Betting on a troubled oil producer in the Gulf of Mexico boosted returns for New York-based Halcyon Capital Management LP, which manages about $10 billion, according to John Greene, a portfolio manager. The company, Fieldwood Energy LLC, exited bankruptcy in April. A Halcyon fund delivered a 10 percent gain in the first half, according to a pension fund report.
Wagers on infrastructure and a U.K. waste-to-energy business called Cory Riverside Energy helped Strategic Value Partners’ performance, according to Khosla. One of the Connecticut-based firm’s funds returned 7.8 percent this year through Sept. 21, according to data from HSBC Holdings Plc. Khosla wouldn’t comment on returns.
While online competition has savaged the retail industry, that shift hasn’t always yielded opportunities for vulture investors. Many retailers are “uninvestable” because of the radical transformation of their business, according to Khosla.
Some of the next big opportunities may be cropping up in emerging markets. Argentina and Brazil are among potentially promising markets as a mix of rising interest rates, currency devaluations and exiting foreign capital puts companies under pressure, according to David Tawil, co-founder and president of the $80 million hedge fund Maglan Capital in New York.
Warning signs in Asia include widening spreads on Indonesian junk dollar bonds, accelerating defaults on Chinese corporate bonds and nonperforming loans in India.
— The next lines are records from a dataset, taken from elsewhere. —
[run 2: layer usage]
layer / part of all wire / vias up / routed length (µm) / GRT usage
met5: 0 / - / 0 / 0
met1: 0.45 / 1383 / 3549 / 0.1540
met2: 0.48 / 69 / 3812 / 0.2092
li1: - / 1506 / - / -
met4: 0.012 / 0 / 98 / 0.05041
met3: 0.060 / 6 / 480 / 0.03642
**config.mk**
```make
export PLATFORM = sky130hd
export DESIGN_NAME = scanner_link_arbiter
export DESIGN_NICKNAME = d
export VERILOG_FILES = /design/src/rtl/scanner_link_arbiter.sv
export SDC_FILE = /design/constraint.sdc
export NUM_CORES = 1
export LEC_CHECK = 0
export CORE_ASPECT_RATIO = 0.8
export CORE_UTILIZATION = 49
export DETAILED_ROUTE_END_ITERATION = 16
export GPL_TIMING_DRIVEN = 0
export HOLD_SLACK_MARGIN = 0.08
export MAX_ROUTING_LAYER = met4
export PLACE_DENSITY_LB_ADDON = 0.1
export SETUP_SLACK_MARGIN = 0.3
export SYNTH_ARGS = -nofsm -noshare
export SYNTH_HDL_FRONTEND = slang
export SYNTH_SLANG_ARGS = --single-unit
```
**constraint.sdc**
```tcl
create_clock -name clk -period 2.9 [get_ports clk]
set_input_delay 0.87 -clock clk [delete_from_list [all_inputs] [get_ports clk]]
set_output_delay 0.87 -clock clk [all_outputs]
set_load 0.01 [all_outputs]
```
File: config.mk
export PLATFORM = sky130hd
export DESIGN_NAME = ndp_unit_flat
export DESIGN_NICKNAME = d
export VERILOG_FILES = /design/src/rtl/ndp_unit_if.sv /design/src/rtl/ndp_unit.sv /design/src/flat_wrapper.sv
export SDC_FILE = /design/constraint.sdc
export NUM_CORES = 2
export LEC_CHECK = 0
export CORE_MARGIN = 3
export CORE_UTILIZATION = 50
export DETAILED_ROUTE_END_ITERATION = 8
export PLACE_DENSITY = 0.81
export SLEW_MARGIN = 40
export SYNTH_ARGS = -nofsm -noshare
export SYNTH_HDL_FRONTEND = slang
export SYNTH_SLANG_ARGS = --single-unit
File: constraint.sdc
create_clock -name clk -period 8.1 [get_ports clk]
set_input_delay 2.43 -clock clk [delete_from_list [all_inputs] [get_ports clk]]
set_output_delay 2.43 -clock clk [all_outputs]
set_load 0.01 [all_outputs]
`config.mk`:
```
export PLATFORM = sky130hd
export DESIGN_NAME = pe_result_collector_flat
export DESIGN_NICKNAME = d
export VERILOG_FILES = /design/src/rtl/pe_result_collector_if.sv /design/src/rtl/pe_result_collector.sv /design/src/flat_wrapper.sv
export SDC_FILE = /design/constraint.sdc
export NUM_CORES = 2
export LEC_CHECK = 0
export ABC_AREA = 1
export BUFFER_PORTS_ARGS = -buffer_cell sky130_fd_sc_hd__buf_2
export CELL_PAD_IN_SITES_DETAIL_PLACEMENT = 2
export CELL_PAD_IN_SITES_GLOBAL_PLACEMENT = 2
export CORE_ASPECT_RATIO = 0.75
export CORE_MARGIN = 2
export CORE_UTILIZATION = 30
export CTS_CLUSTER_DIAMETER = 80
export DETAILED_ROUTE_END_ITERATION = 10
export HOLD_SLACK_MARGIN = 0.03
export PLACE_DENSITY_LB_ADDON = 0.1
export SYNTH_ARGS = -nofsm -noshare
export SYNTH_HDL_FRONTEND = slang
export SYNTH_SLANG_ARGS = --single-unit
```
`constraint.sdc`:
```
create_clock -name clk -period 7.45 [get_ports clk]
set_clock_uncertainty 0.15 [all_clocks]
set_input_delay 1.1175 -clock clk [delete_from_list [all_inputs] [get_ports clk]]
set_output_delay 1.1175 -clock clk [all_outputs]
set_load 0.01 [all_outputs]
```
Investors hungry for yield helped weak companies in China and India sell debt this year, according to Olivier Spoor, a fixed-income manager at Singapore-based Oclaner Asset Management.
In Europe, opportunities may spring from leveraged buyouts gone bad, he said.
“This year so far was good for distressed debt in the U.S.,” Spoor said. “Next year is going to be good for distressed debt in emerging markets and Europe.”